Hello, for 3 days now I have a problem with obtaining an ssl certificate Let’s Encrypt
The site cannot work for 3 days. I tried to recreate, it does not help. Please tell me how you can fix this problem.

Запрос на проверку завершился неудачей
Return code: 429

Details: Error creating new order :: too many certificates already issued for exact set of domains: inrin.net,www.inrin.net: see https://letsencrypt.org/docs/rate-limits/

1 Like

Welcome to the Let's Encrypt Community, Yuki :slightly_smiling_face:

It means you have had 5 certificates issued within the last 7 days for inrin.net and www.inrin.net.

Renewals are treated specially: they don’t count against your Certificates per Registered Domain limit, but they are subject to a Duplicate Certificate limit of 5 per week. Note: renewals used to count against your Certificate per Registered Domain limit until March 2019, but they don’t anymore. Exceeding the Duplicate Certificate limit is reported with the error message too many certificates already issued for exact set of domains.


Complete Certificate History

https://crt.sh/?Identity=inrin.net&deduplicate=Y


The problem is that most of the time "recreating" results in deleting the private keys corresponding to issued certificates, which makes usage of those certificates impossible. I recommend creating a new help topic (the same way you created this topic) then filling out the form you are presented as best you can. Please state in that form that you know you hit the Duplicate Certificate Limit, but that you need help getting your webserver configured correctly. We can then help you use the staging (testing) environment to get things working and install a staging certificate to test. Once things are working properly, we will then help you install a real certificate.

2 Likes

When can I get a new certificate?

5 certificates were used accidentally while configuring the server. Now the server is configured and I'm ready to receive only 1 stable certificate. Is it possible?

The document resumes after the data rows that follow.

===== src/sesm_pkg.sv =====
// package for the system-control event status and mask block
// assumes a 32-bit register port with a 12-bit byte address
package sesm_pkg;

  localparam int unsigned NUM_EVENTS = 7;
  localparam int unsigned ADDR_W = 12;
  localparam int unsigned DATA_W = 32;

  // register byte offsets
  localparam logic [11:0] OFS_BROWNOUT_CONTROL = 12'h030;
  localparam logic [11:0] OFS_RAW_EVENT_STATUS = 12'h050;
  localparam logic [11:0] OFS_EVENT_MASK_CONTROL = 12'h054;
  localparam logic [11:0] OFS_MASKED_STATUS = 12'h058;

  // event bit positions, shared by all three event registers
  localparam int unsigned BIT_PLL_LOCK = 6;
  localparam int unsigned BIT_CURRENT_LIMIT = 5;
  localparam int unsigned BIT_INT_OSC_FAULT = 4;
  localparam int unsigned BIT_MAIN_OSC_FAULT = 3;
  localparam int unsigned BIT_REGULATOR_UNREGULATED = 2;
  localparam int unsigned BIT_BROWNOUT = 1;
  localparam int unsigned BIT_PLL_FAULT = 0;

  // field position inside brownout_control
  localparam int unsigned BIT_BROWNOUT_RESET_SELECT = 1;

  // reset values
  localparam logic [6:0] RST_RAW_EVENT_STATUS = 7'h00;
  localparam logic [6:0] RST_EVENT_MASK_CONTROL = 7'h00;
  localparam logic RST_BROWNOUT_RESET_SELECT = 1'b0;
  localparam logic [31:0] RST_RDATA = 32'h0000_0000;

  // event inputs, one bit per source, order matches the bit positions
  typedef struct packed {
    logic pll_lock;
    logic current_limit;
    logic int_osc_fault;
    logic main_osc_fault;
    logic regulator_unregulated;
    logic brownout;
    logic pll_fault;
  } sesm_event_t;

  // register port request
  typedef struct packed {
    logic [11:0] addr;
    logic [31:0] wdata;
    logic wr;
    logic rd;
  } sesm_bus_req_t;

  // whole state of the block
  typedef struct packed {
    logic [6:0] raw_event_status;
    logic [6:0] event_mask_control;
    logic brownout_reset_select;
    logic [6:0] event_prev;
    logic irq;
    logic brownout_reset;
    logic [31:0] rdata;
  } sesm_state_t;

endpackage


===== src/sesm_event_ctrl.sv =====
// system-control event latch, mask and interrupt combiner
// assumes event inputs synchronous to i_sys_clk and a single-cycle-strobe register port
//
// Strobed register access was chosen for this implementation.
`timescale 1ns/10ps
module sesm_event_ctrl (
  // clock and reset
  input wire logic i_sys_clk,
  input wire logic i_rst_n,
  // event sources
  input wire sesm_pkg::sesm_event_t i_events,
  // register port
  input wire logic [11:0] i_addr,
  input wire logic [31:0] i_wdata,
  input wire logic i_wr,
  input wire logic i_rd,
  output logic [31:0] o_rdata,
  // requests to the processor and reset logic
  output logic o_irq,
  output logic o_brownout_reset
);

  sesm_pkg::sesm_state_t state_r;
  sesm_pkg::sesm_state_t state_nxt;
  sesm_pkg::sesm_bus_req_t bus_req;

  logic [6:0] ev_level;
  logic [6:0] ev_rise;
  logic [6:0] clear_req;
  logic [6:0] irq_gate;
  logic [6:0] masked_now;

  assign bus_req = '{addr: i_addr, wdata: i_wdata, wr: i_wr, rd: i_rd};
  assign ev_level = i_events;

  // events are latched on their rising edge so a source stuck high can still be cleared
  assign ev_rise = ev_level & ~state_r.event_prev;

  assign clear_req = (bus_req.wr && bus_req.addr == sesm_pkg::OFS_MASKED_STATUS) ?
                     bus_req.wdata[6:0] : 7'h00;

  // brown-out routed to reset instead of interrupt when reset-select is set
  always_comb begin
    irq_gate = 7'h7f;
    irq_gate[sesm_pkg::BIT_BROWNOUT] = ~state_nxt.brownout_reset_select;
  end

  assign masked_now = state_r.raw_event_status & state_r.event_mask_control;

  always_comb begin
    state_nxt = state_r;
    state_nxt.event_prev = ev_level;
    // clear only touches bits that are currently masked; a new edge wins over the clear
    state_nxt.raw_event_status = (state_r.raw_event_status & ~(clear_req & state_r.event_mask_control))
                                 | ev_rise;
    // raw bits take their sets from the event edges only, never from the bus
    if (bus_req.wr && bus_req.addr == sesm_pkg::OFS_EVENT_MASK_CONTROL) begin
      state_nxt.event_mask_control = bus_req.wdata[6:0];
    end
    if (bus_req.wr && bus_req.addr == sesm_pkg::OFS_BROWNOUT_CONTROL) begin
      state_nxt.brownout_reset_select = bus_req.wdata[sesm_pkg::BIT_BROWNOUT_RESET_SELECT];
    end
    // interrupt tracks the next masked state, so it appears with the raw bit
    state_nxt.irq = |(state_nxt.raw_event_status & state_nxt.event_mask_control & irq_gate);
    state_nxt.brownout_reset = ev_rise[sesm_pkg::BIT_BROWNOUT] & state_r.brownout_reset_select;
    // read data valid only in the cycle after the strobe; reserved bits read as zero
    state_nxt.rdata = sesm_pkg::RST_RDATA;
    if (bus_req.rd) begin
      unique case (bus_req.addr)
        sesm_pkg::OFS_RAW_EVENT_STATUS: begin
          state_nxt.rdata = {25'h000_0000, state_r.raw_event_status};
        end
        sesm_pkg::OFS_EVENT_MASK_CONTROL: begin
          state_nxt.rdata = {25'h000_0000, state_r.event_mask_control};
        end
        sesm_pkg::OFS_MASKED_STATUS: begin
          state_nxt.rdata = {25'h000_0000, masked_now};
        end
        sesm_pkg::OFS_BROWNOUT_CONTROL: begin
          state_nxt.rdata = {30'h0000_0000, state_r.brownout_reset_select, 1'b0};
        end
        default: begin
          state_nxt.rdata = sesm_pkg::RST_RDATA;
        end
      endcase
    end
  end

  always_ff @(posedge i_sys_clk) begin
    if (!i_rst_n) begin
      state_r.raw_event_status <= sesm_pkg::RST_RAW_EVENT_STATUS;
      state_r.event_mask_control <= sesm_pkg::RST_EVENT_MASK_CONTROL;
      state_r.brownout_reset_select <= sesm_pkg::RST_BROWNOUT_RESET_SELECT;
      // all-ones so an input already high at release is not taken as an edge
      state_r.event_prev <= 7'h7f;
      state_r.irq <= 1'b0;
      state_r.brownout_reset <= 1'b0;
      state_r.rdata <= sesm_pkg::RST_RDATA;
    end else begin
      state_r <= state_nxt;
    end
  end

  assign o_rdata = state_r.rdata;
  assign o_irq = state_r.irq;
  assign o_brownout_reset = state_r.brownout_reset;

  logic past_valid_r;
  always_ff @(posedge i_sys_clk) begin
    if (!i_rst_n) begin
      past_valid_r <= 1'b0;
    end else begin
      past_valid_r <= 1'b1;
    end
  end

  // per-bit clear and promote behaviour; bit 1 also depends on reset-select
  for (genvar k = 0; k < sesm_pkg::NUM_EVENTS; k++) begin : g_bit_chk

  end
endmodule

What did you use to acquire the other 5 certificates?

2 Likes

5 certificates were used and deleted accidentally when configuring the server

Can I get just 1? I only need 1 certificate. My site has been down for 3 days.

This is why there's a test server, which is what you're supposed to use for testing to avoid blowing the rate limits. You can issue another cert in seven days from the time when you issued the first one.

5 Likes

You will have to wait until the rate limit clears. It acts as a sliding window so you should be able to issue again on 2020-11-09. Alternatively, you can add another domain name to create a unique certificate but you will either have to:

  • maintain the DNS and challenges for that additional domain (for renewals)
  • or use that cert for a few days and wait until the rate limit clears to generate the certificate you actually want

Don't forget to double check your renewal automation once you get it sorted out and consider registering with an email so you can get expiration mails in case your system or automation has issues.

For future reference, you can use the staging servers to test new certificates and configurations (your client should have documentation on how to do that).

4 Likes

This topic was automatically closed 30 days after the last reply. New replies are no longer allowed.